■ Prompt
All lines of the material below that include the string "export" are to be copied.

■ Extracted material
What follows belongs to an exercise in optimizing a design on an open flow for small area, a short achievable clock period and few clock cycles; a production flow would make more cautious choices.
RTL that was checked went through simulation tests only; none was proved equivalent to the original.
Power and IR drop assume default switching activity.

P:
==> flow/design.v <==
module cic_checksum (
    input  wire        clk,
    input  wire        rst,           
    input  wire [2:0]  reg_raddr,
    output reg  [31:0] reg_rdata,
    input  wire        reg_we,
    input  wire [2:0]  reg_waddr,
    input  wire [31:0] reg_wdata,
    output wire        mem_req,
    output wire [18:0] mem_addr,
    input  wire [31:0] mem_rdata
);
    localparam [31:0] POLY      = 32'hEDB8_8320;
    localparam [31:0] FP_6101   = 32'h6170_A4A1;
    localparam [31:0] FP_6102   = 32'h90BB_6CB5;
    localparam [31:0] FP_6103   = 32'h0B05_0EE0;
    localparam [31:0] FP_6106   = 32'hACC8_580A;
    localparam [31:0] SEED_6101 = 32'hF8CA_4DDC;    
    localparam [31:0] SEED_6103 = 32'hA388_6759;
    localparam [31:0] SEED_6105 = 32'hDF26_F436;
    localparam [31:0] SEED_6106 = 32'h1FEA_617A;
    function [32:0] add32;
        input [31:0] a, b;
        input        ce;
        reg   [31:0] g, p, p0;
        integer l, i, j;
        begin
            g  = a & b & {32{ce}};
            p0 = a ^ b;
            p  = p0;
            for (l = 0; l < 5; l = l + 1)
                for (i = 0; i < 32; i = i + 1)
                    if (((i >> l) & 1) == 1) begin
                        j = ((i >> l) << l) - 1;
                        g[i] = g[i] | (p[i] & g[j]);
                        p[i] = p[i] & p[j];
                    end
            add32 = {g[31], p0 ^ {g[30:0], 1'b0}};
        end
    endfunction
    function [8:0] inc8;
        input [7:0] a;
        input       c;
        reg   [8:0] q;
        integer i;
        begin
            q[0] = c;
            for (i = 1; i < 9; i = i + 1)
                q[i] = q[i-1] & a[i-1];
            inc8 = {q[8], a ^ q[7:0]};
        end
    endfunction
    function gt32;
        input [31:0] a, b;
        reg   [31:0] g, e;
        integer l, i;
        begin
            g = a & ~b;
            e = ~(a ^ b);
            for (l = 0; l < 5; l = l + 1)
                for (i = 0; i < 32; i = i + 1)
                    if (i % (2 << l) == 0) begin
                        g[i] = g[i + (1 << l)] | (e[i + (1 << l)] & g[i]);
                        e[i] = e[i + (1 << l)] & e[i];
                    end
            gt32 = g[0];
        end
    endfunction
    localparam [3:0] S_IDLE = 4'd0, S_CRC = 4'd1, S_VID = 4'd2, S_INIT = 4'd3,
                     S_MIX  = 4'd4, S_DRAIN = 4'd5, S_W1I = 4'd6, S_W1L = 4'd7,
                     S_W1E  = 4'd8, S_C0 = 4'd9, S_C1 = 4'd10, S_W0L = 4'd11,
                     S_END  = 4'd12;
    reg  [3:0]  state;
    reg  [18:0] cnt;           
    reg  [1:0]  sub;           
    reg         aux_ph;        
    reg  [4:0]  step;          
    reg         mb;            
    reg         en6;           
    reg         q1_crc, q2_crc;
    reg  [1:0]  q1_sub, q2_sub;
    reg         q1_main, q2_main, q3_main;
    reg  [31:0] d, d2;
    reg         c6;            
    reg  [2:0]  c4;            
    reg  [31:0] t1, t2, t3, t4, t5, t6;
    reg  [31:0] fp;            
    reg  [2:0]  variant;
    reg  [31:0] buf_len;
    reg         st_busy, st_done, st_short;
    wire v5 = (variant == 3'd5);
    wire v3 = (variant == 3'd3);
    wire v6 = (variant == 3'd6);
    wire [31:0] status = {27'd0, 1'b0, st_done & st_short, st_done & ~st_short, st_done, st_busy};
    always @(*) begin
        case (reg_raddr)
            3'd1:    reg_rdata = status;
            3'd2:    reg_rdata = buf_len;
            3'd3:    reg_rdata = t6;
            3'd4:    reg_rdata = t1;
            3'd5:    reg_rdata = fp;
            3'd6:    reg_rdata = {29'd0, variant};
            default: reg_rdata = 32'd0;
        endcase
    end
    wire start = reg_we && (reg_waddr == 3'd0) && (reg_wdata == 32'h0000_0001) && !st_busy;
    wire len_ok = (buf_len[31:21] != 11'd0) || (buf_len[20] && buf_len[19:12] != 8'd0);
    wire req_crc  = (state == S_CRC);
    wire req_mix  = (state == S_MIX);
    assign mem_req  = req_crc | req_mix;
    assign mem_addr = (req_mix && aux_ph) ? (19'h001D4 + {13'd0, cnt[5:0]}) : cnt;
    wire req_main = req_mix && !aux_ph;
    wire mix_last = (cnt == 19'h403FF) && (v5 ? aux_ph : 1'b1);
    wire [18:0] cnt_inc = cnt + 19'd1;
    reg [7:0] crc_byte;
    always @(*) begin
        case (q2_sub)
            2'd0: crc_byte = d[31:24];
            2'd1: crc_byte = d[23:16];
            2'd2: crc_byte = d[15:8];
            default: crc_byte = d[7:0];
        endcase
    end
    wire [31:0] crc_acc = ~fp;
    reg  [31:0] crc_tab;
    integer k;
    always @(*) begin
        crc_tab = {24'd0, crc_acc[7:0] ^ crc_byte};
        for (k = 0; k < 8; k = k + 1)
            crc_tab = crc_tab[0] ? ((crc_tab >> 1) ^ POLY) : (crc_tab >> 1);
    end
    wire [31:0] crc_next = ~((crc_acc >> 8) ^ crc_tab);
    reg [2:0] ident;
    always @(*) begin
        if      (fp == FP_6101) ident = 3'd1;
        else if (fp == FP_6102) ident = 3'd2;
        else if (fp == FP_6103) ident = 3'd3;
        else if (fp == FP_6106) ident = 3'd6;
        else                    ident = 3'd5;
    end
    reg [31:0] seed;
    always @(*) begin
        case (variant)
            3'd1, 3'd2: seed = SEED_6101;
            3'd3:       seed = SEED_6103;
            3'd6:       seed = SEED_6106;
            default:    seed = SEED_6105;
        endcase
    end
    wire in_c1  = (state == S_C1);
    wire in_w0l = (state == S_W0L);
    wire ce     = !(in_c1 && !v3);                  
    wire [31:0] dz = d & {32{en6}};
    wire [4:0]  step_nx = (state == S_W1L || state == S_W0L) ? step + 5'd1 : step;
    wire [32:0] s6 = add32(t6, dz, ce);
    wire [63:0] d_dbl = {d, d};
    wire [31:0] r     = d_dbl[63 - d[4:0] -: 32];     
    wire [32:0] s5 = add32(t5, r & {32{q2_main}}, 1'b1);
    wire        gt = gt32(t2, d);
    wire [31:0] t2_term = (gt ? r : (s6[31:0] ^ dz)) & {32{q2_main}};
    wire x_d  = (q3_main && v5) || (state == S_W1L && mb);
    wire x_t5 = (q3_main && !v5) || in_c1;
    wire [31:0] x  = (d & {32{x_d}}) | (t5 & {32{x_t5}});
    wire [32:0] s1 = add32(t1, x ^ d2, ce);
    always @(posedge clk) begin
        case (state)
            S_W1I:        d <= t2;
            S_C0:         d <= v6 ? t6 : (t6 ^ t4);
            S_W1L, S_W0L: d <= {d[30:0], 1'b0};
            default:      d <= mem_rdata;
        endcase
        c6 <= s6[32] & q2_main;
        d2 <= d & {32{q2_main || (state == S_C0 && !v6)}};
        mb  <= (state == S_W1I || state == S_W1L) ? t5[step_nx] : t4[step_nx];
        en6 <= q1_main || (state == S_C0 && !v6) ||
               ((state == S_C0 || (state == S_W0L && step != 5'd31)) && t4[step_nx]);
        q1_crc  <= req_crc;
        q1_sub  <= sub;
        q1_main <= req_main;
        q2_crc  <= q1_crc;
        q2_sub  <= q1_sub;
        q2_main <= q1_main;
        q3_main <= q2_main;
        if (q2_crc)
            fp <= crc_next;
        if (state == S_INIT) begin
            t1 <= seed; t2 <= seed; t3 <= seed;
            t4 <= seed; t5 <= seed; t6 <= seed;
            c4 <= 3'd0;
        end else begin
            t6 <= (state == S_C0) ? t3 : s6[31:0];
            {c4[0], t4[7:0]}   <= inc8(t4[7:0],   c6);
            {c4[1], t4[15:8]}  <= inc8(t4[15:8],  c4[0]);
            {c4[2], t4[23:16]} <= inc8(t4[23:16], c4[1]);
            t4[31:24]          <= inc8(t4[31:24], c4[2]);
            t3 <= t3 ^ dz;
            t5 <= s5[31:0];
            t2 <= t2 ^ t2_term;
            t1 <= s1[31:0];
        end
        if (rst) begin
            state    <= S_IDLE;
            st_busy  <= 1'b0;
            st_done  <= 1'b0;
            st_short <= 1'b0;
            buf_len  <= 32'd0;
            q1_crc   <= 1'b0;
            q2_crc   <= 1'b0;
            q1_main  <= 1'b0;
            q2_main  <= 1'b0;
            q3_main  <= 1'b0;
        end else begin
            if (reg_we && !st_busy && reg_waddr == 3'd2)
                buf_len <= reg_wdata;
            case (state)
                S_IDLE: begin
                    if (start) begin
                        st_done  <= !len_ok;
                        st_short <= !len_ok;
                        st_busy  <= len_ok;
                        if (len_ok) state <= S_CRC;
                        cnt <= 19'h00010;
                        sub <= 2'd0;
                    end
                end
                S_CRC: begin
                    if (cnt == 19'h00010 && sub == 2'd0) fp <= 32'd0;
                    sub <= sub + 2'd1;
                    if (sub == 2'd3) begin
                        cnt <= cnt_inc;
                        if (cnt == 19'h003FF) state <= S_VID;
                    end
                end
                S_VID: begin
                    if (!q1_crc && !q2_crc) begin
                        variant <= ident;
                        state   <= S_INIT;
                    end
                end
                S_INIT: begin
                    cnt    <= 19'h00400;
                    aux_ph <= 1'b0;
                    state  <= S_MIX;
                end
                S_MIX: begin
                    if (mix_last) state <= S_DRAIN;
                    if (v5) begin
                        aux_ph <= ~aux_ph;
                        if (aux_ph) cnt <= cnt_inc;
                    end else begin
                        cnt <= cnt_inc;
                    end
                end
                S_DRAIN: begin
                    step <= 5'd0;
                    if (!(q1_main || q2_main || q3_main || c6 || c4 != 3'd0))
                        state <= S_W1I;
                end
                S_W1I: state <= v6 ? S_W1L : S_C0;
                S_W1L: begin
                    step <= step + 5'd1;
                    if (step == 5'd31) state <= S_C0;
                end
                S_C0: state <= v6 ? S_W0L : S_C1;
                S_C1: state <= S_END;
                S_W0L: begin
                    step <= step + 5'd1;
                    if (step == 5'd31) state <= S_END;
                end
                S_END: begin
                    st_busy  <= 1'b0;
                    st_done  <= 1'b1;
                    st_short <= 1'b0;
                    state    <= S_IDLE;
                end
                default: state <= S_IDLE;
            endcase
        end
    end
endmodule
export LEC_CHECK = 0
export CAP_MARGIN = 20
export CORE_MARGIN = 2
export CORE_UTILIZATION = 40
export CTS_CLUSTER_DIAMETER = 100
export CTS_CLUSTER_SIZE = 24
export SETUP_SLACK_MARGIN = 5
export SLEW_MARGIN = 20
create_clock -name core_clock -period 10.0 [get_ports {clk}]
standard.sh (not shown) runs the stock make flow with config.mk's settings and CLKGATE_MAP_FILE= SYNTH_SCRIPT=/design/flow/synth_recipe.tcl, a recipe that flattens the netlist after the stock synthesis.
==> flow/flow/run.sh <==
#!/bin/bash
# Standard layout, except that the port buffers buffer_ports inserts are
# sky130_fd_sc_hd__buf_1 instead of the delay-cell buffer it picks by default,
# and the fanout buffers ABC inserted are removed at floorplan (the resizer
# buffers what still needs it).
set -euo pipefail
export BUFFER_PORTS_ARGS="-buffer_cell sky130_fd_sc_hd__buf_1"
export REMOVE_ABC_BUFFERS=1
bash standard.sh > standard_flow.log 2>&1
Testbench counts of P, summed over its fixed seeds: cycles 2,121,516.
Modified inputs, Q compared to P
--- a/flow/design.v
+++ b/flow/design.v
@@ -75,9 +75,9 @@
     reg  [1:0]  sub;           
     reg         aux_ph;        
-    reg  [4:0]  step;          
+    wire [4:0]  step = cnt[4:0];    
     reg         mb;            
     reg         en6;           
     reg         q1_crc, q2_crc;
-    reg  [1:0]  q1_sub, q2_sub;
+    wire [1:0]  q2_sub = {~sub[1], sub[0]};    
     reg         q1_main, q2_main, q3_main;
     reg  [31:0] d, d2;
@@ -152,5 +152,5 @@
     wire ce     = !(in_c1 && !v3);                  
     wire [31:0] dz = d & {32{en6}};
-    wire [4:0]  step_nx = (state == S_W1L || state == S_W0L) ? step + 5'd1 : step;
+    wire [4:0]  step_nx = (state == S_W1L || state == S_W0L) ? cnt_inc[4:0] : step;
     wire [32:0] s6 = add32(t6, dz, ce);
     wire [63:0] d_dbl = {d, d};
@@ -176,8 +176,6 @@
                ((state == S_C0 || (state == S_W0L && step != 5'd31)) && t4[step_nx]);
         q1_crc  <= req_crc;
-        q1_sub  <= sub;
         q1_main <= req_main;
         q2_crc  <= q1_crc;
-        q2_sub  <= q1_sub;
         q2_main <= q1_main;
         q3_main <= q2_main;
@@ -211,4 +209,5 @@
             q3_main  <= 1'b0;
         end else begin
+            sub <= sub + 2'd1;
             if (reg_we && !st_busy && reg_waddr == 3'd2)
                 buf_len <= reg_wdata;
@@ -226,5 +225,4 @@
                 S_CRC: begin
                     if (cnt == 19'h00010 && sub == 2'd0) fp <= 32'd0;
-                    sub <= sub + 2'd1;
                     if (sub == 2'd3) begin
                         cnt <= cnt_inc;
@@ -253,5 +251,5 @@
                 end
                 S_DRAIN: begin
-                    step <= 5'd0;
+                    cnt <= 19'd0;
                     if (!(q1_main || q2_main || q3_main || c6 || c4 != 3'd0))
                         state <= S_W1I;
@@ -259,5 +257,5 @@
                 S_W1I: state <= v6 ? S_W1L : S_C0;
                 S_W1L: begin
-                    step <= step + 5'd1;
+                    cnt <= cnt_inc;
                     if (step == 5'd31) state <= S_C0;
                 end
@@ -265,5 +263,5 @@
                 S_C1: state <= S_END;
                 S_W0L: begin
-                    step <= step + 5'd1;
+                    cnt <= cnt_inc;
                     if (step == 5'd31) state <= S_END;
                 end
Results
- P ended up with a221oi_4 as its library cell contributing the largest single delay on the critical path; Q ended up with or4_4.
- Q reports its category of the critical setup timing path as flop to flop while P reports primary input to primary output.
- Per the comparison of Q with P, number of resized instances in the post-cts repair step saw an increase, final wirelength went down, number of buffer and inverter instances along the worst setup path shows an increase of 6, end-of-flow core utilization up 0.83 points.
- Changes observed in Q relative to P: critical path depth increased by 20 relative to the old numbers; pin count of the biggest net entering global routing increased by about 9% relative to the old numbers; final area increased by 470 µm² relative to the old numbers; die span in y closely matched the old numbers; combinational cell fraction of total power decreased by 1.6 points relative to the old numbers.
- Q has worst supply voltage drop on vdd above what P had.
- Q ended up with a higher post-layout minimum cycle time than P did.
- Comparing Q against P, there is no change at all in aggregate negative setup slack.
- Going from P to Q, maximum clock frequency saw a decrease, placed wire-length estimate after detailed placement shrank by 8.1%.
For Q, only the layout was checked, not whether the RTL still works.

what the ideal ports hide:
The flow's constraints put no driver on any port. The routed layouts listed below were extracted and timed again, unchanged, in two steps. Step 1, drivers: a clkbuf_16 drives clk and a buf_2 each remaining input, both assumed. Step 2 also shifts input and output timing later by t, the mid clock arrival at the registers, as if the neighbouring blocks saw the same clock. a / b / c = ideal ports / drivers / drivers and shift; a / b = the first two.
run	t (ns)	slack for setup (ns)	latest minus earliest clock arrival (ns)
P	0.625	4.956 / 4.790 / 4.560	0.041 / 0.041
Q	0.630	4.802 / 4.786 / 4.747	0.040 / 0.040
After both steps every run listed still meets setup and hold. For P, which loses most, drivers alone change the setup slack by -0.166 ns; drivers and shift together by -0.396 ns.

■ Exercise answer
export LEC_CHECK = 0
export CAP_MARGIN = 20
export CORE_MARGIN = 2
export CORE_UTILIZATION = 40
export CTS_CLUSTER_DIAMETER = 100
export CTS_CLUSTER_SIZE = 24
export SETUP_SLACK_MARGIN = 5
export SLEW_MARGIN = 20
export BUFFER_PORTS_ARGS="-buffer_cell sky130_fd_sc_hd__buf_1"
export REMOVE_ABC_BUFFERS=1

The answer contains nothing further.